The first formal coefficients read

$$ \cases{ a_3\to \frac{\frac{a_1^3}{a_0}+2 a_2^2}{3 a_1}\\ a_4\to -\frac{a_1^3}{8 a_0^2}+\frac{3 a_2 a_1}{4 a_0}+\frac{a_2^3}{3 a_1^2}\\ a_5\to \frac{2 a_1^7+a_0 \left(5 a_1-12 a_2\right) a_1^5+28 a_0^2 a_2^2 a_1^3+4 a_0^3 a_2^4}{30 a_0^3 a_1^3}\\ a_6\to \frac{-30 a_1^9+5 a_0 \left(40 a_2-23 a_1\right) a_1^7+10 a_0^2\left(41 a_1-50 a_2\right) a_2 a_1^5+600 a_0^3 a_2^3 a_1^3+32 a_0^4 a_2^5}{720 a_0^4 a_1^4}\\ a_7\to \frac{36 a_1^{11}+3 a_0 \left(59 a_1-90 a_2\right) a_1^9+6 a_0^2 \left(20 a_1^2-147 a_2 a_1+130 a_2^2\right) a_1^7+12 a_0^3 \left(109 a_1-90 a_2\right) a_2^2 a_1^5+744 a_0^4 a_2^4 a_1^3+16 a_0^5a_2^6}{1260 a_0^5 a_1^5} } $$

EDIT-3

Regarding the series expansion for the ODE

$$ y'(x) = x^{y(x)} $$

after unsuccessful trials with series Frobenius inspired, we try to develop a Taylor series such as

$$ y(x) = \sum_{k=0}^n\frac{y^{(k)}(x_0)}{k!}(x-x_0)^k $$

with $y(x_0)= y_0$ the initial condition.
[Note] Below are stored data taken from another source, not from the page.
==> src/rtl/quad_decoder_counter.sv <==
// Quadrature (A/B) decoder in 4x mode driving a loadable up/down position counter.
// Pins are synchronised; illegal two-bit transitions raise a sticky error.
module quad_decoder_counter #(
  parameter int unsigned WIDTH       = 8,
  parameter int unsigned SYNC_STAGES = 2
) (
  input  logic             clk,
  input  logic             rst,
  input  logic             a_in,
  input  logic             b_in,
  input  logic             load,
  input  logic [WIDTH-1:0] data,
  input  logic             clr_err,
  output logic [WIDTH-1:0] count,
  output logic             dir,
  output logic             step,
  output logic             err
);

  logic [SYNC_STAGES-1:0] a_sync_q, b_sync_q;
  // Tracks how far real pin samples have travelled down the synchroniser.
  logic [SYNC_STAGES-1:0] fill_q;
  logic [1:0]             s, prev_q;
  logic                   primed_q, primed_d;
  logic [WIDTH-1:0]       count_q, count_d;
  logic                   dir_q, dir_d;
  logic                   step_q, step_d;
  logic                   err_q, err_d;
  logic                   up, down, illegal;

  assign s = {a_sync_q[SYNC_STAGES-1], b_sync_q[SYNC_STAGES-1]};

  always_ff @(posedge clk or negedge rst) begin
    if (!rst) begin
      a_sync_q <= '0;
      b_sync_q <= '0;
      fill_q   <= '0;
    end else begin
      a_sync_q <= {a_sync_q[SYNC_STAGES-2:0], a_in};
      b_sync_q <= {b_sync_q[SYNC_STAGES-2:0], b_in};
      fill_q   <= {fill_q[SYNC_STAGES-2:0], 1'b1};
    end
  end

  always_comb begin
    up      = 1'b0;
    down    = 1'b0;
    illegal = 1'b0;
    if (primed_q) begin
      // Gray order 00->10->11->01->00: successor is {~B, A}, predecessor is {B, ~A}.
      up      = (s == {~prev_q[0], prev_q[1]});
      down    = (s == {prev_q[0], ~prev_q[1]});
      illegal = (s == ~prev_q);
    end

    // Priming waits until the synchroniser holds real pin samples, so the reset
    // zeros in the chain are never mistaken for a pin transition.
    primed_d = primed_q | fill_q[SYNC_STAGES-1];
    step_d   = up | down;

    dir_d = dir_q;
    if (up) begin
      dir_d = 1'b1;
    end else if (down) begin
      dir_d = 1'b0;
    end

    count_d = count_q;
    if (load) begin
      count_d = data;
    end else if (up) begin
      count_d = count_q + WIDTH'(1);
    end else if (down) begin
      count_d = count_q - WIDTH'(1);
    end

    err_d = err_q;
    if (illegal) begin
      err_d = 1'b1;
    end else if (clr_err) begin
      err_d = 1'b0;
    end
  end

  always_ff @(posedge clk or negedge rst) begin
    if (!rst) begin
      prev_q   <= 2'b00;
      primed_q <= 1'b0;
      count_q  <= '0;
      dir_q    <= 1'b1;
      step_q   <= 1'b0;
      err_q    <= 1'b0;
    end else begin
      prev_q   <= s;
      primed_q <= primed_d;
      count_q  <= count_d;
      dir_q    <= dir_d;
      step_q   <= step_d;
      err_q    <= err_d;
    end
  end

  assign count = count_q;
  assign dir   = dir_q;
  assign step  = step_q;
  assign err   = err_q;

endmodule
So we have

$$ \cases{ a_0 = y_0\\ a_1 = \frac{y^{(1)}(x_0)}{1!} = x_0^{y_0}\\ a_2 = \frac{y^{(2)}(x_0)}{2!} = \frac 12 x_0^{y_0}\left(\frac{y_0}{x_0}+x_0^{y_0}\ln x_0\right)\\ a_3 = \frac{1}{3!}x_0^{y_0-2}\left(y_0(y_0-1)+2x_0^{2(y_0+1)}\ln^2 x_0-x_0^{y_0+1}(3y_0\ln x_0+2)\right)\\ \vdots } $$

This way we produce a sequence of coefficients $a_k = \Phi_k(x_0,y_0)$ and a Taylor series which converges with a convergence radius depending on the pair $\{x_0,y_0\}$. Follows a MATHEMATICA script which automatizes the procedure

Clear["Global`*"]
xmax = 1.4;
y0 = 2;
x0 = 1/2;
d[n_] := D[x^y[x], {x, n}]/n!
soly = NDSolve[{y'[x] == x^y[x], y[x0] == y0}, y, {x, x0, xmax}][[1]];
ymax = Evaluate[y[x] /. soly] /. {x -> xmax}
dy0 = x0^y0;
n = 6;
subs = {y[x] -> y0, y'[x] -> dy0, x -> x0};
d1 = x^y[x];
R = { y'[x] -> d1};
COEFS = {d1 /. subs};
For[k = 1, k <= n, k++,
 der = D[y[x], {x, k + 1}];
 d1 = D[d1, x]/(k + 1) /. R;
 AppendTo[COEFS, d1 /. subs];
 solD = Solve[der == d1, der][[1]][[1]];
 p1 = First[solD];
 p2 = Last[solD];
 If[k == 0, r1 = {p2 -> p1}, r1 = {solD}];
 AppendTo[R, r1[[1]]];
 ]
COEFS // N
fx = y0 + Sum[COEFS[[k]] (x - x0)^k, {k, 1, Length[COEFS]}] // N
gr0 = Plot[Evaluate[y[x] /. soly], {x, x0, xmax}, PlotStyle -> {Thick, Red}, PlotRange -> All];
Show[gr0, Plot[fx, {x, x0, xmax}], PlotRange -> {y0, ymax}]
Plot[Abs[fx - Evaluate[y[x] /. soly]], {x, x0, xmax}]

The following plot shows in red the approximation to the ODE with initial conditions $x_0 = 0.5, y_0 = 2$. Follows also the series approximation

$$ y_7(x) = 0.0124492 (x-0.5)^7+0.0653485 (x-0.5)^6+0.0943313 (x-0.5)^5+0.0166054 (x-0.5)^4+0.290859 (x-0.5)^3+0.478339 (x-0.5)^2+0.25 (x-0.5)+2. $$